Proliferation of tumor cells during radiotherapy may limit tumor control, especially in rapidly proliferating tumors such as head and neck carcinomas. We present a flow cytometric method for detection of PCNA in solid head and neck tumors and how these data correlate with outcome. Pretherapeutic biopsies of 20 inoperable patients with Stage IV squamous cell carcinoma were examined. Biparametric flow cytometry was done after anti-PCNA (PC10) and propidium iodine staining were performed. PCNA index (percentage PCNA positive cells), DNA index, and S phase fraction (SPF, euploid tumors only) were determined. The therapy consisted of an accelerated-hyperfractionated radiochemotherapy (66 Gy/5 weeks, concomitant boost of 1.6 Gy/day in weeks 4+5, Carboplatin 5 x 70 mg/m2 in weeks 1+5). The median follow-up time was 30 months. Fourteen patients suffered from disease progession and 12 died. Median actuarial, cause-specific survival, and disease-free survival (DFS) times were 17 and 9 months, respectively. PCNA indices ranged from 4 to 70% (median 9%); there were 7 aneuploid and 13 euploid tumors. SPF ranged from 4 to 14.5% (median 10.5%). Neither SPF nor ploidy had a significant influence on outcome. Patients were divided according to PCNA index in higher (n = 10) and lower (n = 10) than the median. Survival and DFS were 13 and 6 months for the group >9% and 20 and 15 months for the group <9%. The difference in DFS was significant (p = 0.03, log rank test).

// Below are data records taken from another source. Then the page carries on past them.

This design comes from an exercise in tuning for small area and few clock cycles per item on the open sky130 flow, not from production work.
Function was checked by simulation only, so behaviour that the tests miss may differ from the original.
Power figures rest on the tool's default switching activity, not on a simulated workload. The flow treats the clock pin as an ideal source, which a real chip does not have.

run 1:
// video_to_ram
module video_to_ram (
	input  logic        i_clk_100_bus,
	input  logic        i_rst,
	input  logic        i_pix_valid,
	input  logic        i_pix_eol,
	input  logic [9:0]  i_pix_line_num,
	input  logic [7:0]  i_pix_red,
	input  logic [7:0]  i_pix_green,
	input  logic [7:0]  i_pix_blue,
	input  logic [7:0]  i_pix_luma,
	input  logic        i_mem_ready,
	input  logic        i_credit_return,
	output logic        o_beat_valid,
	output logic        o_beat_first,
	output logic [31:0] o_beat_addr,
	output logic [31:0] o_beat_data,
	output logic        o_luma_valid,
	output logic        o_luma_first,
	output logic [7:0]  o_luma_luma,
	output logic [9:0]  o_luma_line_num
);
clock: 10.0 ns
lec_check: 0
cap_margin: 20
core_margin: 2
core_utilization: 40
cts_cluster_diameter: 90
cts_cluster_size: 34
slew_margin: 20
standard.sh (not shown) runs the stock make flow with config.mk's settings and CLKGATE_MAP_FILE= SYNTH_SCRIPT=/design/flow/synth_recipe.tcl, a recipe that flattens the netlist after the stock synthesis.
==> flow/flow/run.sh <==
#!/bin/bash
# Standard layout, with plain buf_1 cells as the port buffers and buf_12 clock leaves.
set -euo pipefail
export BUFFER_PORTS_ARGS="-buffer_cell sky130_fd_sc_hd__buf_1"
export CTS_ARGS="-sink_clustering_enable -repair_clock_nets -sink_clustering_size 30 -sink_clustering_max_diameter 80 -buf_list sky130_fd_sc_hd__clkbuf_16 -sink_clustering_buffer sky130_fd_sc_hd__buf_12"
bash standard.sh > standard_make.log 2>&1
Both conditions hold for run 1: the flow ran to the end and the final layout passed the timing, design-rule and antenna checks.
Testbench counts of run 1, summed over its fixed seeds: cycles 20,992, lines 320.
### run 1 -> run 2
Settings: changing CTS_CLUSTER_DIAMETER from 90 to 85; changing CTS_CLUSTER_SIZE from 34 to 32.
==> flow/run.sh (new file) <==
#!/bin/bash
# synth_recipe.tcl (not shown) runs the flow's synth.tcl, then flattens the netlist and writes it again
# the make line also repeats each setting of config.mk as NAME=value (left out here)
make -C /OpenROAD-flow-scripts/flow DESIGN_CONFIG=/design/flow/config.mk WORK_HOME=/design/flow/orfs CLKGATE_MAP_FILE= SYNTH_SCRIPT=/design/flow/synth_recipe.tcl finish
removed: flow/flow/run.sh
removed: flow/standard.sh
## What came out
Run 2 has completed all stages; timing, DRC and antenna checks passed. Reported for run 1 and run 2, area after synthesis turned out identical to the last digit. When the final numbers for run 1 and run 2 were put side by side, the fraction of area in clock buffers and inverters turned out to be greater in run 2. Compared with run 1, in run 2 fraction of area in registers fell 0.88 points, total number of nets in the final design did not really move, setup slack of the critical path after layout saw a decrease, data arrival at the endpoint of the critical path climbed 0.41 ns.
Input-level comparison between run 3 and run 2:
Settings: setting CTS_BUF_LIST to sky130_fd_sc_hd__clkbuf_4 sky130_fd_sc_hd__clkbuf_8 sky130_fd_sc_hd__clkbuf_16 for the first time; changing CTS_CLUSTER_DIAMETER from 85 to 90; changing CTS_CLUSTER_SIZE from 32 to 34.
==> run summary <==
Compared with run 2, in run 3 fraction of the cycle the final worst path needs dropped 0.37 points, power density of the placed cells dropped about 1.3%, final period demand of the worst path dropped 0.037 ns, part of the power in the clock network dropped 1.3 points, setup slack climbed 0.037 ns. Overall power consumption was lower in run 3 than in run 2. The proportion of cell area occupied by multi-input gates on run 3 is in line with that on run 2. Non-filler instance count after layout essentially unchanged between run 2 and run 3.
Source: an optimization exercise on an open RTL-to-GDS flow (aim: small area, a short achievable clock period and few clock cycles per item). Production flows keep margins and buffers that such runs may drop. In this exercise RTL edits were held to simulation tests only and were not proved equivalent to the original. Power is estimated from default activity; no workload was simulated.

## job 8644
Design sub_pipelined, start of the top module:
module sub_pipelined #(
   parameter int unsigned w = sub_pipelined_pkg::SUB_W,
   parameter int unsigned s = sub_pipelined_pkg::SUB_S
) (
   input  logic         clk,
   input  logic         rstn,
   input  logic [w-1:0] op1,
   input  logic [w-1:0] op2,
   input  logic         valid_op1,
   input  logic         valid_op2,
   output logic         op_ready,
   output logic [w-1:0] res,
   output logic         valid,
   output logic         borrow,
   output logic         zero,
   input  logic         res_ready
);
clock: 3.5 ns
lec_check: 0
cap_margin: 20
core_margin: 2
core_utilization: 50
place_density: 0.6
slew_margin: 20
synth_hierarchical: 1
synth_minimum_keep_size: 0
standard.sh (not shown) runs the stock make flow with config.mk's settings and CLKGATE_MAP_FILE= SYNTH_SCRIPT=/design/flow/synth_recipe.tcl, a recipe that flattens the netlist after the stock synthesis.
==> flow/flow/run.sh <==
#!/bin/bash
# Layout flow: the standard flow (standard.sh, synthesis unchanged) with
#  - every combinational cell of the synthesized netlist reset to its _1 size
#    (flow/downsize.tcl), so that timing repair sizes up only what it needs;
#  - each I/O port buffered by a plain sky130_fd_sc_hd__buf_1 instead of the
#    buffer cell buffer_ports would pick by itself;
#  - timing repair asked for extra setup margin (SETUP_SLACK_MARGIN below);
#  - the clock tree built from clkbuf_8 cells instead of clkbuf_16, without
#    dummy load cells.
# Each step's full output goes to its own log file in this folder.
set -eo pipefail
ARGS=("BUFFER_PORTS_ARGS=-buffer_cell sky130_fd_sc_hd__buf_1"
      "SETUP_SLACK_MARGIN=1.22"
      "CTS_ARGS=-sink_clustering_enable -repair_clock_nets -buf_list sky130_fd_sc_hd__clkbuf_8 -dont_use_dummy_load")
bash standard.sh "${ARGS[@]}" synth > standard_synth.log 2>&1
F=$PWD/orfs/results/sky130hd/sub_pipelined/base/1_synth.odb
ODB_IN=$F ODB_OUT=$F openroad -no_init -exit flow/downsize.tcl > downsize.log 2>&1
bash standard.sh "${ARGS[@]}" finish > standard_finish.log 2>&1
==> flow/flow/downsize.tcl <==
# Reset every combinational cell that synthesis upsized to its _1 size, so
# that timing repair later sizes up only the gates that need it.
read_db $::env(ODB_IN)
set db [ord::get_db]
set n 0
foreach inst [[ord::get_db_block] getInsts] {
  set m [[$inst getMaster] getName]
  if {![regexp {^(sky130_fd_sc_hd__)([a-z0-9]+)_([0-9]+)$} $m -> pfx base sz]} { continue }
  if {[regexp {^(e?df|dl|sdf|tap|fill|decap|conb|clk)} $base]} { continue }
  if {$sz == 1} { continue }
  set new [$db findMaster ${pfx}${base}_1]
  if {$new == "NULL" || $new == ""} { continue }
  $inst swapMaster $new
  incr n
}
puts "downsized $n cells"
write_db $::env(ODB_OUT)
Testbench counts of job 8644, summed over its fixed seeds: cycles 3,208, items 3,200.
Setup changes, job 8644 to job 694
Settings: CORE_UTILIZATION: 50 -> 40.
==> flow/flow/run.sh <==
#!/bin/bash
# Layout flow: the standard flow (standard.sh, synthesis unchanged) with
#  - each I/O port buffered by a plain sky130_fd_sc_hd__buf_1 instead of the
#    buffer cell buffer_ports would pick by itself;
#  - after floorplan, every combinational cell reset to its _1 size
#    (flow/downsize.tcl), so that timing repair sizes up only what it needs;
#  - timing repair asked for extra setup margin (SETUP_SLACK_MARGIN below);
#  - the clock tree built from clkbuf_8 cells instead of clkbuf_16.
# Each step's full output goes to its own log file in this folder.
set -eo pipefail
ARGS=("BUFFER_PORTS_ARGS=-buffer_cell sky130_fd_sc_hd__buf_1"
      "SETUP_SLACK_MARGIN=1.15"
      "CTS_BUF_LIST=sky130_fd_sc_hd__clkbuf_8")
bash standard.sh "${ARGS[@]}" floorplan > standard_floorplan.log 2>&1
F=$PWD/orfs/results/sky130hd/sub_pipelined/base/2_floorplan.odb
ODB_IN=$F ODB_OUT=$F openroad -no_init -exit flow/downsize.tcl > downsize.log 2>&1
bash standard.sh "${ARGS[@]}" finish > standard_finish.log 2>&1
--- outcome ---
Delta (job 694 minus job 8644): post-CTS setup buffer count shrank by 1, shortest clock period the worst path allows after layout grew by 70 ps, utilization shrank by 14 points, worst endpoint required time grew by 50 ps, die span in y grew by about 15%.
Fmax down 3.0% in job 694 wrt job 8644
Going from job 8644 to job 694, tap cell count grows by 111.
Compared with job 8644, in job 694 post-route cell area up 480 um2, worst vdd rail ir drop down 8.6%.
For job 6531, these inputs were changed with respect to job 694:
Settings: changing CORE_UTILIZATION from 40 to 50.
diff --git a/flow/flow/run.sh b/flow/flow/run.sh
--- a/flow/flow/run.sh
+++ b/flow/flow/run.sh
@@ -6,10 +6,11 @@
 #    (flow/downsize.tcl), so that timing repair sizes up only what it needs;
 #  - timing repair asked for extra setup margin (SETUP_SLACK_MARGIN below);
-#  - the clock tree built from clkbuf_8 cells instead of clkbuf_16.
+#  - the clock tree built from clkbuf_8 cells instead of clkbuf_16, without
+#    dummy load cells.
 # Each step's full output goes to its own log file in this folder.
 set -eo pipefail
 ARGS=("BUFFER_PORTS_ARGS=-buffer_cell sky130_fd_sc_hd__buf_1"
       "SETUP_SLACK_MARGIN=1.15"
-      "CTS_BUF_LIST=sky130_fd_sc_hd__clkbuf_8")
+      "CTS_ARGS=-sink_clustering_enable -repair_clock_nets -buf_list sky130_fd_sc_hd__clkbuf_8 -dont_use_dummy_load")
 bash standard.sh "${ARGS[@]}" floorplan > standard_floorplan.log 2>&1
 F=$PWD/orfs/results/sky130hd/sub_pipelined/base/2_floorplan.odb
==> comparison <==
Final critical path time including I/O delays and setup: job 6531 vs job 694 down 13 ps
Job 694 → job 6531: total buffers and inverters traversed by the critical path went down by 1; sequential cell count was more or less identical; design area went down by 2.6%; total power consumption of the routed design went down by 5.6%; critical path depth went down by 1.
Maximum fanout count along the critical path (higher): job 694
Relative to job 694, overall die width decreased by 18 um in job 6531.
Going from job 694 to job 6531, the number of fill cells in the layout was found to have gone down by 25%.
Between job 6531 and job 694, the difference in flip-flop and latch count after synthesis is negligible.
As far as length in cells of the worst reg-to-reg path goes, job 694 and job 6531 are indistinguishable; the numbers are identical.

static timing again, ports no longer ideal:
No port has a modelled driver above. Below, the same layouts with a new extraction and two added sets of constraints. Step 1, drivers: a clkbuf_16 drives clk and a buf_2 each remaining input, both assumed. Step 2 moves the port delays by t, midway between the first and last clock arrival at a register: inputs arrive t later, outputs are due t later. That takes back most of the time a late clock gives input paths. Three values: ideal, step 1, step 2; two values: the first two.
run	shift t [ns]	setup WS [ns]	worst data-port slew with drivers (ns)
job 8644	0.473	1.265 / 1.267 / 0.802	0.09
job 694	0.499	1.195 / 1.205 / 0.712	0.06
job 6531	0.472	1.209 / 1.222 / 0.750	0.08
After both steps setup and hold are still met in every run listed. For job 694, which loses most, drivers alone change the setup slack by +0.010 ns; drivers and shift together by -0.483 ns.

These results fall in line with other studies showing the influence of pretherapeutic proliferation on outcome after radiotherapy. Although the moderately accelerated therapy regimen certainly reduces the influence of proliferation on outcome, patients with faster proliferating tumors still have a worse outcome. DFS is the more relevant endpoint in this study because of effective salvage therapies, which influence survival.